* **Task input**
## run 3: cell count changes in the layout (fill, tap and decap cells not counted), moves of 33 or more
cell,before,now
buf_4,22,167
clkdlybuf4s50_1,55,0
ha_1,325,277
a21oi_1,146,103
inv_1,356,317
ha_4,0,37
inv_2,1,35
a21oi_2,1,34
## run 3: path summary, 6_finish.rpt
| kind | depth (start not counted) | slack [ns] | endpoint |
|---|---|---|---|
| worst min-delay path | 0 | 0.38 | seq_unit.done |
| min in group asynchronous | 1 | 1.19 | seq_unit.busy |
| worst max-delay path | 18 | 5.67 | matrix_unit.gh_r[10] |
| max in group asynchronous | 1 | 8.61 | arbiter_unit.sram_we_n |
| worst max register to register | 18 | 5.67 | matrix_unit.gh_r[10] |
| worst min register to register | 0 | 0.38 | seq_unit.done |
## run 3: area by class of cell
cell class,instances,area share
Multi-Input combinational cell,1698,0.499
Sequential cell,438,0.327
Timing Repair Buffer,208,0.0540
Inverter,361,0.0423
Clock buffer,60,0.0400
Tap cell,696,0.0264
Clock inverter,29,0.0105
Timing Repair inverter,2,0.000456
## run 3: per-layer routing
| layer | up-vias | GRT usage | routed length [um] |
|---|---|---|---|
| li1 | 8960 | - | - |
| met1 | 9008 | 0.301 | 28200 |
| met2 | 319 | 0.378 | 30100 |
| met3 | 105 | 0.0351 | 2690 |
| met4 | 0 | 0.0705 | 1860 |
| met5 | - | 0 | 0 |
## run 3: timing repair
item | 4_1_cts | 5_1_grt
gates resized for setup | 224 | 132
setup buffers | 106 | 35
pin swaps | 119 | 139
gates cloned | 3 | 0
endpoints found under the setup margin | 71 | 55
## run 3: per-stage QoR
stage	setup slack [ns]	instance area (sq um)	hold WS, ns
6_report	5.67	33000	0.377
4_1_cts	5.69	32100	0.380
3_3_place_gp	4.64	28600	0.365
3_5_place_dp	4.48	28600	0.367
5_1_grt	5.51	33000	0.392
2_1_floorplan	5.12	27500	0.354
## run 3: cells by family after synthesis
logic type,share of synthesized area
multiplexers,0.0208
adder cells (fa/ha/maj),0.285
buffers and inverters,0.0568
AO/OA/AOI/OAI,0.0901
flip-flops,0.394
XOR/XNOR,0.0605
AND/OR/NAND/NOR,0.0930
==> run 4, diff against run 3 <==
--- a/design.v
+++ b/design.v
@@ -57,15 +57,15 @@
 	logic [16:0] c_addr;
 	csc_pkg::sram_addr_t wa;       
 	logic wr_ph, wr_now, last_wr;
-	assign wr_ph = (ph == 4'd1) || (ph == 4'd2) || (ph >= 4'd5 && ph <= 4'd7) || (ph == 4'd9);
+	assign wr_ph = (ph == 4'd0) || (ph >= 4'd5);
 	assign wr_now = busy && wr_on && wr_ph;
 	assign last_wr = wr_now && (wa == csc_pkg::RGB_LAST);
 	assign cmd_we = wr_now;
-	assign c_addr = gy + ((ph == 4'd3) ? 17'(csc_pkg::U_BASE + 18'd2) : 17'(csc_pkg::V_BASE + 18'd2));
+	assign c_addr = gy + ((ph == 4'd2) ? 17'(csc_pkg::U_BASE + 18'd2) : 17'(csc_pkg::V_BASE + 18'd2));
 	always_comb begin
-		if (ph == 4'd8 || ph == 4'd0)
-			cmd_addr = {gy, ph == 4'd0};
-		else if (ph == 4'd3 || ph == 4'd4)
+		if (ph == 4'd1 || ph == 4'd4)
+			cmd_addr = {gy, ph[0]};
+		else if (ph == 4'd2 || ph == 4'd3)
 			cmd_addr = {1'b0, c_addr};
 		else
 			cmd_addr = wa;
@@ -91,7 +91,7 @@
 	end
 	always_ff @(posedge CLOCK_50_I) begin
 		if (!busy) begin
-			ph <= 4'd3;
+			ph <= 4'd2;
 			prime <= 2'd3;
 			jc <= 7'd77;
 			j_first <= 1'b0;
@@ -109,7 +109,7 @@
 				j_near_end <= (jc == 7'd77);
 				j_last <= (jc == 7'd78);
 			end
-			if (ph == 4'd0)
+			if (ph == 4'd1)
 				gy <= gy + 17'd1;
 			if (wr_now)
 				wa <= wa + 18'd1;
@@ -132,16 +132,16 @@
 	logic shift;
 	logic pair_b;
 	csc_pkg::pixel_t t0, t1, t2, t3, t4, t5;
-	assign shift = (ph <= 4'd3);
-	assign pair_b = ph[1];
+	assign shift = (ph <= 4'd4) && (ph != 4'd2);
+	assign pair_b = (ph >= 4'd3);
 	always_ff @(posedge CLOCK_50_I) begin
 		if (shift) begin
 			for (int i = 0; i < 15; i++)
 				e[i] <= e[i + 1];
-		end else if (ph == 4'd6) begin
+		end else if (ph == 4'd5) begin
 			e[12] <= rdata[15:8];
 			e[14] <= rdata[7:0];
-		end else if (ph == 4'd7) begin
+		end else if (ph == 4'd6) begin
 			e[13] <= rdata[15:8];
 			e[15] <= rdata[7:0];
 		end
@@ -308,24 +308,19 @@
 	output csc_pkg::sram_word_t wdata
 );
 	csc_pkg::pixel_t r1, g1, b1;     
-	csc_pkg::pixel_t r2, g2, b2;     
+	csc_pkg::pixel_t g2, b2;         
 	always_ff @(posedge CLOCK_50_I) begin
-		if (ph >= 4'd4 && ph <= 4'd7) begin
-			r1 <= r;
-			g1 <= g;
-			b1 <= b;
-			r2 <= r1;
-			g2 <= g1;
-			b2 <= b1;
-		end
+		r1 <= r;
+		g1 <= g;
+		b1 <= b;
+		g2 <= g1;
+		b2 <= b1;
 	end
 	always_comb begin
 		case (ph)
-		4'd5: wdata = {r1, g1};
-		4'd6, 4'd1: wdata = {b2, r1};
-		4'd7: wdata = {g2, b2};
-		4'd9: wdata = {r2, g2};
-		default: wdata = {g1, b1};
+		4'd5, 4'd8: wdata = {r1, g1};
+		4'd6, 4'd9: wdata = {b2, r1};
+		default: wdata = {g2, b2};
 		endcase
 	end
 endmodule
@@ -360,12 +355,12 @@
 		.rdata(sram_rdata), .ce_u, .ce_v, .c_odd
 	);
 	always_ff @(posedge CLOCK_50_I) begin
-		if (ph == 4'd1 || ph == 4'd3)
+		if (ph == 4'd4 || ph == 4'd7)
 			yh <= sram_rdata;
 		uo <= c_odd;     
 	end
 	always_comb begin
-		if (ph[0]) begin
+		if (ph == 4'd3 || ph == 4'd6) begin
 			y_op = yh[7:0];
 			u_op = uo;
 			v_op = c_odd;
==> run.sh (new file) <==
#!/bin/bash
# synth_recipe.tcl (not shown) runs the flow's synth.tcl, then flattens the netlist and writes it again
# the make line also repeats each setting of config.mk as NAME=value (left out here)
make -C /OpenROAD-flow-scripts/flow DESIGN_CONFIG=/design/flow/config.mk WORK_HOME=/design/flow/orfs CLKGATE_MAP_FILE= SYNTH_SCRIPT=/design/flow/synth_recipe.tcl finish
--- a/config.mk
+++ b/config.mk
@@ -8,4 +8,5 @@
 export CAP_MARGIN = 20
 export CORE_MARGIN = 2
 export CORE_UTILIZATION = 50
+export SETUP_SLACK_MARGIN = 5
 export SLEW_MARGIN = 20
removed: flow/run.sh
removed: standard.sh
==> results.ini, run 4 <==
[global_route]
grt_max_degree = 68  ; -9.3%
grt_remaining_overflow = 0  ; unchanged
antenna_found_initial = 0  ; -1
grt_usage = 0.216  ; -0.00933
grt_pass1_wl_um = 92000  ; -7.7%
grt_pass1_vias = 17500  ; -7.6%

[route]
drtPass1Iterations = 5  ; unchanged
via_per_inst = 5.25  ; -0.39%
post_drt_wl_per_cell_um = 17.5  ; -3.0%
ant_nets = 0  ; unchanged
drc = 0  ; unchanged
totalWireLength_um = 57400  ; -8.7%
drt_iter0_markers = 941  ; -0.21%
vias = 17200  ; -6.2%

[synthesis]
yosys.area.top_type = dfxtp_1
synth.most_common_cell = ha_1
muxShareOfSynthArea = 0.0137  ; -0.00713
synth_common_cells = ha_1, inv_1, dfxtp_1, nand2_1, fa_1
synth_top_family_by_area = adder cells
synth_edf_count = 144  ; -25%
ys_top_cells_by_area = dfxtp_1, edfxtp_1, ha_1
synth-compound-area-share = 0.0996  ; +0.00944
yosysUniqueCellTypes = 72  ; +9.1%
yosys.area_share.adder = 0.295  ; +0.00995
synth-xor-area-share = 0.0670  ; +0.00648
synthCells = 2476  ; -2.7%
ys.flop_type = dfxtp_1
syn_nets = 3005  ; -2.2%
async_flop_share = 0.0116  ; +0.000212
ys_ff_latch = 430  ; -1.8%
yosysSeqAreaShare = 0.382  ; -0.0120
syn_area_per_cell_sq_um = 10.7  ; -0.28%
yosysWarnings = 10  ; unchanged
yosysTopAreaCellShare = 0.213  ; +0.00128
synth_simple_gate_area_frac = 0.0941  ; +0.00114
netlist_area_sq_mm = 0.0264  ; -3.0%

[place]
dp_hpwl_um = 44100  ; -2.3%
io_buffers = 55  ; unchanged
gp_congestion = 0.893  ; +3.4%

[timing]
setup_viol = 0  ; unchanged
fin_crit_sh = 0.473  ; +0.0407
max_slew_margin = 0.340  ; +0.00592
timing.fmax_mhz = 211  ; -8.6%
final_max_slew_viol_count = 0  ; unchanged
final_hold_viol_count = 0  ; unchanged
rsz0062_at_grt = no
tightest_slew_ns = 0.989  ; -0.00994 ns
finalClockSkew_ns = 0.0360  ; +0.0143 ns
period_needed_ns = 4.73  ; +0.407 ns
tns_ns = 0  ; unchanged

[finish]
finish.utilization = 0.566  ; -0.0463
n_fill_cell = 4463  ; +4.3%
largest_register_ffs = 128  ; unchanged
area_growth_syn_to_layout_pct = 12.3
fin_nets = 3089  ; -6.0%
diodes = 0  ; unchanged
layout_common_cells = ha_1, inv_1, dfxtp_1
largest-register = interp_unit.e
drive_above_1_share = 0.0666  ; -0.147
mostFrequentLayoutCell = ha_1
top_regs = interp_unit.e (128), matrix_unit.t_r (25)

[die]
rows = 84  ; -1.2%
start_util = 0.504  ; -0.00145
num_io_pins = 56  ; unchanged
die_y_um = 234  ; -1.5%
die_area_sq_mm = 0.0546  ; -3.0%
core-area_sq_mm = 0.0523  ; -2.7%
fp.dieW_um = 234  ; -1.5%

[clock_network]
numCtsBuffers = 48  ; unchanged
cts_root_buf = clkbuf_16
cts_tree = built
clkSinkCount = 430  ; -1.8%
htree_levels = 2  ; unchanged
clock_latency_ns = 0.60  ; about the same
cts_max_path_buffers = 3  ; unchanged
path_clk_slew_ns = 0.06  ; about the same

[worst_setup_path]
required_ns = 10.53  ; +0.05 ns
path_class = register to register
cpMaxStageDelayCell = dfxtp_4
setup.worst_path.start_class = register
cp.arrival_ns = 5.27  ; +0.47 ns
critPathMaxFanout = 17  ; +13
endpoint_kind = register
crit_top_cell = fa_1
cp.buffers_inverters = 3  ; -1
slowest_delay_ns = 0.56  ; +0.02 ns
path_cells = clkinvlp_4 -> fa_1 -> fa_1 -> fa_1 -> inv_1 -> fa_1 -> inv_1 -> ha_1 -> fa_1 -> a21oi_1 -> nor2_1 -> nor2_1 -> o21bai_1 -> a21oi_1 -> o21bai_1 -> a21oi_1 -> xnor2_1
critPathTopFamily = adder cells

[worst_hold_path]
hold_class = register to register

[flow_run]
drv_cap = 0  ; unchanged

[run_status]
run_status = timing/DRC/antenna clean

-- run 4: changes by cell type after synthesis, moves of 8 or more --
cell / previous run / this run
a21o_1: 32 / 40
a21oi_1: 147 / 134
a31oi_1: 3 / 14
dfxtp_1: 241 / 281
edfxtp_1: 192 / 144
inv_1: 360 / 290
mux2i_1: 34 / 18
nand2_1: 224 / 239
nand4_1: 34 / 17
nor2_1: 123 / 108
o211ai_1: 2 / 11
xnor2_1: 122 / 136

* **Try it**
Within the material above, the line with "setup_viol = 0" opens the range and the line with "finish.utilization = 0.566" closes it; reproduce that range word for word.

* **Your solution**
setup_viol = 0  ; unchanged
fin_crit_sh = 0.473  ; +0.0407
max_slew_margin = 0.340  ; +0.00592
timing.fmax_mhz = 211  ; -8.6%
final_max_slew_viol_count = 0  ; unchanged
final_hold_viol_count = 0  ; unchanged
rsz0062_at_grt = no
tightest_slew_ns = 0.989  ; -0.00994 ns
finalClockSkew_ns = 0.0360  ; +0.0143 ns
period_needed_ns = 4.73  ; +0.407 ns
tns_ns = 0  ; unchanged

[finish]
finish.utilization = 0.566  ; -0.0463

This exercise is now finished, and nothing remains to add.